Bishnoi, B.; Saini, A. N.; Rao, V.; Golatkar, O.; Zirmire, R. K.; Viswanath, S.; Dhandapany, P. S.; Das, S.

Coronary occlusion leads to formation of collateral arteries connecting occluded and perfused arteries. This process, namely artery reassembly, is temporally restricted to the cardiac regenerative window in mice and relies on cell cycle re-entry of post mitotic artery endothelial cells (ECs). Analyses of single cell RNA sequencing data of ischemic mouse hearts led to identification of Wnt activity in proliferating artery cells. Using mouse genetics and whole organ imaging at cellular resolution, we show that Wntless (Wls)-mediated Wnt secretion and Frizzled (Fzd)4-dependent Wnt reception by artery cells, was essential for development of coronary collaterals. Specifically, Fzd4 promoted proliferation and expression of (progenitor-like) capillary/venous markers in coronary artery ECs. In embryonic hearts, coronary arteries originate from capillaries. Fzd4 in these capillaries was essential for proliferation; depletion of which, accelerated their differentiation into arteries by arterialization. Along these lines, an exogeneous dose of human WNT2-sFRP1 ligand complex reactivated artery cell proliferation and restored artery reassembly in non-regenerative mouse hearts.

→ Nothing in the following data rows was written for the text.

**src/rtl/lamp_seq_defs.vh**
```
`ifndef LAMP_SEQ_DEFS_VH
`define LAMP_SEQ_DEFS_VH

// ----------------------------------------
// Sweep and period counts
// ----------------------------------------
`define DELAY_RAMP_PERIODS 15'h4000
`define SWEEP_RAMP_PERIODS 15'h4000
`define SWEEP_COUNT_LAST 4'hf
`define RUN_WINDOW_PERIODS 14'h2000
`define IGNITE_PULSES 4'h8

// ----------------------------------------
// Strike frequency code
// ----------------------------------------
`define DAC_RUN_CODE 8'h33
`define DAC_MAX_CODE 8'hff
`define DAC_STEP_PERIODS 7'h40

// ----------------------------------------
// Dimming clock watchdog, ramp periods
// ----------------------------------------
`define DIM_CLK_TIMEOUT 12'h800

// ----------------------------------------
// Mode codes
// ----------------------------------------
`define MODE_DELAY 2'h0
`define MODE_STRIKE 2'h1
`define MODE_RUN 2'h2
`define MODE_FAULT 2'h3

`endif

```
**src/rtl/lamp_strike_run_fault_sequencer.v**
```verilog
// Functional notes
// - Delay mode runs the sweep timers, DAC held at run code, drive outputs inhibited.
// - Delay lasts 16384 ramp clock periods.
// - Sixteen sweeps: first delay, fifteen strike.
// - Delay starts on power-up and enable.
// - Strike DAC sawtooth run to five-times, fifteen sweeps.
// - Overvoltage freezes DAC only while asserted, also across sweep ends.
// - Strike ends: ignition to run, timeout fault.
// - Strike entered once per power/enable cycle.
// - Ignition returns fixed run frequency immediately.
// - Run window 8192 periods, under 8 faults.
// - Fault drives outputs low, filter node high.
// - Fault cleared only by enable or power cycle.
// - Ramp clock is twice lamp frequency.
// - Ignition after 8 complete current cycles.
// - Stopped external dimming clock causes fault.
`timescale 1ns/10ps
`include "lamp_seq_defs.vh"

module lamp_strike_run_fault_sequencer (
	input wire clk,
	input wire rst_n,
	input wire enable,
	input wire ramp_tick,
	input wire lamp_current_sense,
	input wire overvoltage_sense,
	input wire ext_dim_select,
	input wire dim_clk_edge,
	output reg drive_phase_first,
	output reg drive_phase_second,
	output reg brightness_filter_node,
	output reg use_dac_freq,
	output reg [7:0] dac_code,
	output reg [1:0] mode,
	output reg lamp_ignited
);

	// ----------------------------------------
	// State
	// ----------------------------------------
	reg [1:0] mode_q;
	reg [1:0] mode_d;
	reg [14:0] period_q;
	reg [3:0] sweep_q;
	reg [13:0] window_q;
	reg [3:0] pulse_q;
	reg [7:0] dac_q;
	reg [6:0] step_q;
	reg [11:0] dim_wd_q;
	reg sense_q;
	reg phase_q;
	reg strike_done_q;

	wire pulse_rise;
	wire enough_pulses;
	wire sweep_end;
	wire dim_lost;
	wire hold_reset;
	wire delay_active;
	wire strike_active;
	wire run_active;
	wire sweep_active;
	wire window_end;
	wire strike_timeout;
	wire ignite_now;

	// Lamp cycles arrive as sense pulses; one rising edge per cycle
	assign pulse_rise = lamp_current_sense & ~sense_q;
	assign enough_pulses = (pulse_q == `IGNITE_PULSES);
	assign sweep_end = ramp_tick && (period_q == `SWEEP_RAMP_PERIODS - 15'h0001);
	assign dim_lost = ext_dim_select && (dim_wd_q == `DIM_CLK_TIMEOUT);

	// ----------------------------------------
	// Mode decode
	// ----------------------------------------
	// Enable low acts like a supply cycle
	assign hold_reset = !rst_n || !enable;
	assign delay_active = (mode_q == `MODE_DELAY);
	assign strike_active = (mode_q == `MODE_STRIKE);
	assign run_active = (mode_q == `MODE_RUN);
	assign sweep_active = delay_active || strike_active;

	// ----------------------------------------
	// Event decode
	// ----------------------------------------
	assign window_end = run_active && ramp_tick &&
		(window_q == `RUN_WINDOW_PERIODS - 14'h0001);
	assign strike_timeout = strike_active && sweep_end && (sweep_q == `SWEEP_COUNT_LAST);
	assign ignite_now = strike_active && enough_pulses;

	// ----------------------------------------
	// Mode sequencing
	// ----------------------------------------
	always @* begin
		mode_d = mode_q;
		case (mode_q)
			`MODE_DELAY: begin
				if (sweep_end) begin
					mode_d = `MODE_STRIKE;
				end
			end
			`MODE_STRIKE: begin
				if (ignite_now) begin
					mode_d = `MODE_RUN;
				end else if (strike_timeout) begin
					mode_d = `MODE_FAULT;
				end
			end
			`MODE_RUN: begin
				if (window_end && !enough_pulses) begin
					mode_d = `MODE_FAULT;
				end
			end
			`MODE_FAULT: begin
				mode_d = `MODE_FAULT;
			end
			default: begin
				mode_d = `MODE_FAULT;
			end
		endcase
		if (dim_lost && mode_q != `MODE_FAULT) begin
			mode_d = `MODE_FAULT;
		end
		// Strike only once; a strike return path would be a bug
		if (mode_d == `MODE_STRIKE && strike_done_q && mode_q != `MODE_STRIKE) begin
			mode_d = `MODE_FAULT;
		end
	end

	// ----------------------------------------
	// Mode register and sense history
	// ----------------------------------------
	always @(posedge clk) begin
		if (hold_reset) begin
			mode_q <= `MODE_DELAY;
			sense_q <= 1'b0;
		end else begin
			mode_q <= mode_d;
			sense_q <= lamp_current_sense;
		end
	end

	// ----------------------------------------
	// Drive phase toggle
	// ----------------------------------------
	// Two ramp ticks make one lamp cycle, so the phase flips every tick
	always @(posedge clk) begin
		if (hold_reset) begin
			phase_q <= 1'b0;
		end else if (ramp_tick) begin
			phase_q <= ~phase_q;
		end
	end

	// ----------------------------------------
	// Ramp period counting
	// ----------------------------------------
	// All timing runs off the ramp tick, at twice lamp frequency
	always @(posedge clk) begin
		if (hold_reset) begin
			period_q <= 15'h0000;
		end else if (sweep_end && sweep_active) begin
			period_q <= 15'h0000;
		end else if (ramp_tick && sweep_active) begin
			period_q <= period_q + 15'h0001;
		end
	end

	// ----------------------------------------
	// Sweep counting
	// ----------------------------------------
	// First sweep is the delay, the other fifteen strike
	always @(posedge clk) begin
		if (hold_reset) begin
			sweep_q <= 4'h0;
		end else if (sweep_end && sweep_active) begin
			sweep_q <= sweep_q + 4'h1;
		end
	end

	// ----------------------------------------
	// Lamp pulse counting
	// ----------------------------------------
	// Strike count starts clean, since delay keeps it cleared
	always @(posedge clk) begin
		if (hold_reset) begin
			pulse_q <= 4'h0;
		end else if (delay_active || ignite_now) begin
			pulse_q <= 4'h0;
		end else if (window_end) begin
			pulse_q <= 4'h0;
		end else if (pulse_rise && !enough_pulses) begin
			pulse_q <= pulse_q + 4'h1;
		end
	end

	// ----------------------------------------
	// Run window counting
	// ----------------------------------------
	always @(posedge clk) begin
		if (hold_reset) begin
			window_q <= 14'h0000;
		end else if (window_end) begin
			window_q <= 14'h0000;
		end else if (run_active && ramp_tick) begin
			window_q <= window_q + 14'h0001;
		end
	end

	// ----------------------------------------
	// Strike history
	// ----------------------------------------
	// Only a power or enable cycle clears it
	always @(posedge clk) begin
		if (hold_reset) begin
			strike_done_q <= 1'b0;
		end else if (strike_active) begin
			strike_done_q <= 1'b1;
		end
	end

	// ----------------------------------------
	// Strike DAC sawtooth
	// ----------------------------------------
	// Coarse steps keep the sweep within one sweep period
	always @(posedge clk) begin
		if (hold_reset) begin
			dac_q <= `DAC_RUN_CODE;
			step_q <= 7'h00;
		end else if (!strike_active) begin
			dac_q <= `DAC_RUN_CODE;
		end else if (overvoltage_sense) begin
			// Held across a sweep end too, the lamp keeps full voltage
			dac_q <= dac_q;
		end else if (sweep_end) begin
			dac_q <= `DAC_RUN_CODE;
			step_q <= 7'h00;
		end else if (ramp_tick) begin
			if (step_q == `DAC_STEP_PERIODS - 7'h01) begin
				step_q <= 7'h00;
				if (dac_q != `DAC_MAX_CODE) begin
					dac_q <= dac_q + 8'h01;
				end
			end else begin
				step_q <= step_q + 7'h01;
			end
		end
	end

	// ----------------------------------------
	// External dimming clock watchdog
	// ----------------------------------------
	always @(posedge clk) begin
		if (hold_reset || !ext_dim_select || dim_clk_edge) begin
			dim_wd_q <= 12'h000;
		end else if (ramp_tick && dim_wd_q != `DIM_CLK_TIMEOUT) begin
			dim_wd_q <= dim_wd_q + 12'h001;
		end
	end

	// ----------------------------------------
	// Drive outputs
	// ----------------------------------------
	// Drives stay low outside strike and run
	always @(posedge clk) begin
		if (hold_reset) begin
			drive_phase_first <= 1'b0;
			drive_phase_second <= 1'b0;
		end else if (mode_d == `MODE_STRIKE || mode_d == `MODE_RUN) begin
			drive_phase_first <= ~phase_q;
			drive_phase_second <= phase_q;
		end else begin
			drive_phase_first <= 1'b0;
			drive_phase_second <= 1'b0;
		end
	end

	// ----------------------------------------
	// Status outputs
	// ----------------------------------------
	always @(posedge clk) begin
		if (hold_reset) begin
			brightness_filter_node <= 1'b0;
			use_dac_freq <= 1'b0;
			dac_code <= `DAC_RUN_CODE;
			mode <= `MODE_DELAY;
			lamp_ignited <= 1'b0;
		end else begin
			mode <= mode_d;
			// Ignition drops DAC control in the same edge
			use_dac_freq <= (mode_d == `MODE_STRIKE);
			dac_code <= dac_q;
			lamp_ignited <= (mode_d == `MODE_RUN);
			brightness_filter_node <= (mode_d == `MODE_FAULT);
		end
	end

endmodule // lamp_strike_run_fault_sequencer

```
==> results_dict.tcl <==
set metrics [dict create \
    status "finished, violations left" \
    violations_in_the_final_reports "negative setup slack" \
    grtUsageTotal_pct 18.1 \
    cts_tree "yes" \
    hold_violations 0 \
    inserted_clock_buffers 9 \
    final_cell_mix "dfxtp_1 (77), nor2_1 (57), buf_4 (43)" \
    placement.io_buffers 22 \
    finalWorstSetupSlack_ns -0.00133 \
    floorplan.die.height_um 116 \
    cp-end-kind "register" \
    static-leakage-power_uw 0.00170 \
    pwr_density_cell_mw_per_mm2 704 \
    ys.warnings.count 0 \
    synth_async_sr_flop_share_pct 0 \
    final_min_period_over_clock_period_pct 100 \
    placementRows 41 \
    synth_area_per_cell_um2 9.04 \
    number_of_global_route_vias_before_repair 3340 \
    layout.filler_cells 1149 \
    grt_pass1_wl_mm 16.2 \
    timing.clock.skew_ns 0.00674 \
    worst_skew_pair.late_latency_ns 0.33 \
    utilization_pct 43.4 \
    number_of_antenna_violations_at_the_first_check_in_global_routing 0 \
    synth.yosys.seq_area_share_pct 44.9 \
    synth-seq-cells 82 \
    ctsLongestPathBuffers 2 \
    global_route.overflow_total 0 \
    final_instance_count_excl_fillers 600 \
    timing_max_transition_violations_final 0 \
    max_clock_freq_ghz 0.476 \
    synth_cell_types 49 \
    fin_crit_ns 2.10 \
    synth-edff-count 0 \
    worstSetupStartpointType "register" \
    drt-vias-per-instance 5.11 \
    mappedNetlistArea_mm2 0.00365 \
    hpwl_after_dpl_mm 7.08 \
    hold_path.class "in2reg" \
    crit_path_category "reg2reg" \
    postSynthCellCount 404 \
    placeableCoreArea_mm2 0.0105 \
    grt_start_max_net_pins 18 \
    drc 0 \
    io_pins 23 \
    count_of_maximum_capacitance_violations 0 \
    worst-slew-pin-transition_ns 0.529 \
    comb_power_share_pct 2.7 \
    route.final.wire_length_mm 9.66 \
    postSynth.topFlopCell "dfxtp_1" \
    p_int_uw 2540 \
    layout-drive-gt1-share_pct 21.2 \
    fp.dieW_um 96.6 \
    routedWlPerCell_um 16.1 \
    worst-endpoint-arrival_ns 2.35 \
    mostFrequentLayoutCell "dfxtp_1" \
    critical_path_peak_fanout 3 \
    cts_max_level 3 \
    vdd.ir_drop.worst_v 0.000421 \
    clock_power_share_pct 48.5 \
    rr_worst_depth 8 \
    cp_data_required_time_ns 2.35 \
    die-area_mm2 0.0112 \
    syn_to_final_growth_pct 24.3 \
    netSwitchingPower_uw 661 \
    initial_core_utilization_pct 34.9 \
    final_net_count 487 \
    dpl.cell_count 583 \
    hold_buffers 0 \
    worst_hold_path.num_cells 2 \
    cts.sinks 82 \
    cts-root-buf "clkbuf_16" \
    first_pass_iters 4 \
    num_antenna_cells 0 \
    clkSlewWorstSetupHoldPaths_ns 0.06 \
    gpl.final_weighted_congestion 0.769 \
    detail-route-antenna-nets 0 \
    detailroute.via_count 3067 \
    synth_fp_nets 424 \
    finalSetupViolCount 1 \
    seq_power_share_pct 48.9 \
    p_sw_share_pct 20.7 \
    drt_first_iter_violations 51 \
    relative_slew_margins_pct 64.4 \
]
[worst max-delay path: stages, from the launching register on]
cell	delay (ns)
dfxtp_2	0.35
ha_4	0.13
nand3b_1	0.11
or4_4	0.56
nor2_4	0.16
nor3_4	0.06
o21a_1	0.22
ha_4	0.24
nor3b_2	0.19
### src/core/ptwio_defines.svh
// constants for the two-word host control/status interface
`ifndef PTWIO_DEFINES_SVH
`define PTWIO_DEFINES_SVH
`define PTWIO_CTL_SAVE 3
`define PTWIO_CTL_SERWR 4
`define PTWIO_CTL_ALMCLR 5
`define PTWIO_CTL_RNGCLR 6
`define PTWIO_PK_LSB 8
`define PTWIO_ST_BADDATA 3
`define PTWIO_ST_CONVERR 4
`define PTWIO_ST_ALARM 5
`define PTWIO_ST_RANGE 6
`define PTWIO_ST_ALIVE 7
`define PTWIO_CLK_HZ 40000000
`define PTWIO_ALIVE_HZ 1
`define PTWIO_HALF_CYCLES (`PTWIO_CLK_HZ / (2 * `PTWIO_ALIVE_HZ))
`define PTWIO_STATUS_RST 16'h0000
`endif

### src/core/ptwio_pkg.sv
// types for the two-word host control/status interface
package ptwio_pkg;
	typedef struct packed {
		logic bad_data;
		logic good_data;
		logic conv_err;
		logic [7:0] alarm;
		logic [7:0] out_range;
		logic [7:0] open_sensor;
		logic [7:0] chan_en;
	} ptwio_events_t;
	typedef struct packed {
		logic save_cfg;
		logic serial_wr_en;
		logic alarm_clr;
		logic range_clr;
		logic [7:0] peak_clr;
	} ptwio_cmds_t;
endpackage

### src/core/ptwio_io_words.sv
// two-word host control/status interface of the temperature input module
`timescale 1ns/100ps
`include "ptwio_defines.svh"
module ptwio_io_words #(
	parameter int HALF_CYCLES = `PTWIO_HALF_CYCLES
) (
	input wire logic clk,
	input wire logic rstn,
	input wire logic two_word_jumper,
	input wire logic [15:0] host_control_word,
	input wire ptwio_pkg::ptwio_events_t events,
	input wire logic [7:0] peak_clr_done,
	output logic [15:0] module_status_word,
	output ptwio_pkg::ptwio_cmds_t cmds,
	output logic [7:0] open_sensor_flags
);
	import ptwio_pkg::*;

	logic rst_s1_q, rst_s2_q;
	always_ff @(posedge clk or negedge rstn) begin
		if (!rstn) begin
			rst_s1_q <= 1'b0;
			rst_s2_q <= 1'b0;
		end else begin
			rst_s1_q <= 1'b1;
			rst_s2_q <= rst_s1_q;
		end
	end

	// jumper is a pin: three stages, change accepted when stages 2,3 agree
	logic [2:0] jmp_q, jmp_d;
	logic mode_q, mode_d;
	logic [15:0] ctl_q, ctl_d;
	logic [15:0] st_q, st_d;
	ptwio_cmds_t cmd_q, cmd_d;
	logic [7:0] open_q, open_d;
	logic [31:0] div_q, div_d;
	logic save_prev_q, save_prev_d;

	always_comb begin
		jmp_d = {jmp_q[1:0], two_word_jumper};
		mode_d = mode_q;
		if (jmp_q[1] == jmp_q[2])
			mode_d = jmp_q[2];
		ctl_d = host_control_word;
		st_d = st_q;
		open_d = open_q;
		div_d = div_q + 32'h00000001;
		save_prev_d = ctl_q[`PTWIO_CTL_SAVE];
		cmd_d = '0;
		if (mode_q) begin
			// save fires once per rising edge of the request bit
			cmd_d.save_cfg = ctl_q[`PTWIO_CTL_SAVE] && !save_prev_q;
			cmd_d.serial_wr_en = ctl_q[`PTWIO_CTL_SERWR];
			cmd_d.alarm_clr = ctl_q[`PTWIO_CTL_ALMCLR];
			cmd_d.range_clr = ctl_q[`PTWIO_CTL_RNGCLR];
			cmd_d.peak_clr = ctl_q[15:`PTWIO_PK_LSB];
			// valid data outranks invalid when both arrive together
			if (events.good_data)
				st_d[`PTWIO_ST_BADDATA] = 1'b0;
			else if (events.bad_data)
				st_d[`PTWIO_ST_BADDATA] = 1'b1;
			if (events.conv_err)
				st_d[`PTWIO_ST_CONVERR] = 1'b1;
			// set beats clear in the same cycle
			if (ctl_q[`PTWIO_CTL_ALMCLR])
				st_d[`PTWIO_ST_ALARM] = 1'b0;
			if (|events.alarm)
				st_d[`PTWIO_ST_ALARM] = 1'b1;
			if (ctl_q[`PTWIO_CTL_RNGCLR]) begin
				st_d[`PTWIO_ST_RANGE] = 1'b0;
				open_d = 8'h00;
			end
			if (|events.out_range)
				st_d[`PTWIO_ST_RANGE] = 1'b1;
			open_d = open_d | (events.open_sensor & events.chan_en);
			// ack only once done, dropped with request
			st_d[15:8] = ctl_q[15:8] & (st_q[15:8] | peak_clr_done);
			if (div_q >= 32'(HALF_CYCLES - 1)) begin
				div_d = 32'h00000000;
				st_d[`PTWIO_ST_ALIVE] = !st_q[`PTWIO_ST_ALIVE];
			end
		end else begin
			div_d = 32'h00000000;
			st_d[`PTWIO_ST_ALIVE] = 1'b0;
		end
		st_d[2:0] = 3'h0;
	end

	always_ff @(posedge clk or negedge rstn) begin
		if (!rstn) begin
			jmp_q <= 3'h0;
			mode_q <= 1'b0;
			ctl_q <= 16'h0000;
			st_q <= `PTWIO_STATUS_RST;
			cmd_q <= '0;
			open_q <= 8'h00;
			div_q <= 32'h00000000;
			save_prev_q <= 1'b0;
		end else if (!rst_s2_q) begin
			jmp_q <= 3'h0;
			mode_q <= 1'b0;
			ctl_q <= 16'h0000;
			st_q <= `PTWIO_STATUS_RST;
			cmd_q <= '0;
			open_q <= 8'h00;
			div_q <= 32'h00000000;
			save_prev_q <= 1'b0;
		end else begin
			jmp_q <= jmp_d;
			mode_q <= mode_d;
			ctl_q <= ctl_d;
			st_q <= st_d;
			cmd_q <= cmd_d;
			open_q <= open_d;
			div_q <= div_d;
			save_prev_q <= save_prev_d;
		end
	end

	assign module_status_word = st_q;
	assign cmds = cmd_q;
	assign open_sensor_flags = open_q;

	// high-time counter only feeds the alive duty check
	logic [31:0] hi_cnt_q, hi_cnt_d;
	always_comb begin
		hi_cnt_d = 32'h00000000;
		if (st_q[`PTWIO_ST_ALIVE])
			hi_cnt_d = hi_cnt_q + 32'h00000001;
	end
	always_ff @(posedge clk or negedge rstn) begin
		if (!rstn)
			hi_cnt_q <= 32'h00000000;
		else if (!rst_s2_q)
			hi_cnt_q <= 32'h00000000;
		else
			hi_cnt_q <= hi_cnt_d;
	end

	chk_alarm_sticky: assert property (@(posedge clk)
		disable iff (!rst_s2_q)
		mode_q && |events.alarm |=> st_q[`PTWIO_ST_ALARM])
		else $error("alarm status not set");
	chk_range_sticky: assert property (@(posedge clk)
		disable iff (!rst_s2_q)
		mode_q && |events.out_range |=> st_q[`PTWIO_ST_RANGE])
		else $error("range status not set");
	chk_alarm_clear: assert property (@(posedge clk)
		disable iff (!rst_s2_q)
		mode_q && ctl_q[5] && !(|events.alarm) |=> !st_q[5])
		else $error("alarm status not cleared");
	chk_bad_data: assert property (@(posedge clk)
		disable iff (!rst_s2_q)
		mode_q && events.bad_data && !events.good_data |=> st_q[3])
		else $error("bad data flag not set");
	chk_good_data: assert property (@(posedge clk)
		disable iff (!rst_s2_q)
		mode_q && events.good_data |=> !st_q[3])
		else $error("bad data flag not cleared");
	chk_ack_drop: assert property (@(posedge clk)
		disable iff (!rst_s2_q)
		!ctl_q[8] |=> !st_q[8])
		else $error("ack held without request");
	chk_save_pulse: assert property (@(posedge clk)
		disable iff (!rst_s2_q)
		cmd_q.save_cfg |=> !cmd_q.save_cfg)
		else $error("save pulse too long");
	chk_reserved_zero: assert property (@(posedge clk)
		disable iff (!rst_s2_q)
		st_q[2:0] == 3'h0)
		else $error("reserved status bits set");
	chk_serial_gate: assert property (@(posedge clk)
		disable iff (!rst_s2_q)
		mode_q && ctl_q[4] |=> cmd_q.serial_wr_en)
		else $error("serial write not permitted");
	chk_serial_block: assert property (@(posedge clk)
		disable iff (!rst_s2_q)
		!ctl_q[4] |=> !cmd_q.serial_wr_en)
		else $error("serial write not blocked");
	chk_range_clear: assert property (@(posedge clk)
		disable iff (!rst_s2_q)
		mode_q && ctl_q[6] && !(|events.out_range) |=> !st_q[6])
		else $error("range status not cleared");
	chk_open_clear: assert property (@(posedge clk)
		disable iff (!rst_s2_q)
		mode_q && ctl_q[6] && !(|events.open_sensor)
		|=> open_q == 8'h00)
		else $error("open sensor flags not cleared");
	chk_open_set: assert property (@(posedge clk)
		disable iff (!rst_s2_q)
		mode_q && events.open_sensor[0] && events.chan_en[0]
		|=> open_q[0])
		else $error("open sensor flag not set");
	chk_conv_set: assert property (@(posedge clk)
		disable iff (!rst_s2_q)
		mode_q && events.conv_err |=> st_q[4])
		else $error("conversion error not set");
	chk_conv_hold: assert property (@(posedge clk)
		disable iff (!rst_s2_q)
		st_q[4] |=> st_q[4])
		else $error("conversion error lost");
	chk_alarm_hold: assert property (@(posedge clk)
		disable iff (!rst_s2_q)
		st_q[5] && !ctl_q[5] |=> st_q[5])
		else $error("alarm status dropped without clear");
	chk_range_hold: assert property (@(posedge clk)
		disable iff (!rst_s2_q)
		st_q[6] && !ctl_q[6] |=> st_q[6])
		else $error("range status dropped without clear");
	chk_peak_cmd: assert property (@(posedge clk)
		disable iff (!rst_s2_q)
		mode_q |=> cmd_q.peak_clr == $past(ctl_q[15:8]))
		else $error("peak reset request not passed on");
	chk_ack_done: assert property (@(posedge clk)
		disable iff (!rst_s2_q)
		!st_q[8] && !peak_clr_done[0] |=> !st_q[8])
		else $error("ack before reset done");
	chk_ack_follow: assert property (@(posedge clk)
		disable iff (!rst_s2_q)
		mode_q && ctl_q[8] && peak_clr_done[0] |=> st_q[8])
		else $error("ack missing after reset done");
	chk_alive_gated: assert property (@(posedge clk)
		disable iff (!rst_s2_q)
		!mode_q |=> !st_q[7])
		else $error("alive bit set outside two-word mode");
	chk_alive_high: assert property (@(posedge clk)
		disable iff (!rst_s2_q)
		hi_cnt_q <= 32'(HALF_CYCLES))
		else $error("alive high time too long");
	chk_idle_cmds: assert property (@(posedge clk)
		disable iff (!rst_s2_q)
		!mode_q |=> cmd_q == '0)
		else $error("commands issued outside two-word mode");
	chk_save_edge: assert property (@(posedge clk)
		disable iff (!rst_s2_q)
		mode_q && ctl_q[3] && !save_prev_q |=> cmd_q.save_cfg)
		else $error("save request not issued");
endmodule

Thus, ischemia-induced cell-autonomous Wnt signaling promoted developmental reprogramming of coronary artery ECs. Finally, exome sequencing of coronary artery disease patients, revealed unique pathogenic variants of WLS and FZD4. Together, our study provides mechanistic insights into EC plasticity and underscores the significance of WNT pathway in cardiovascular disease.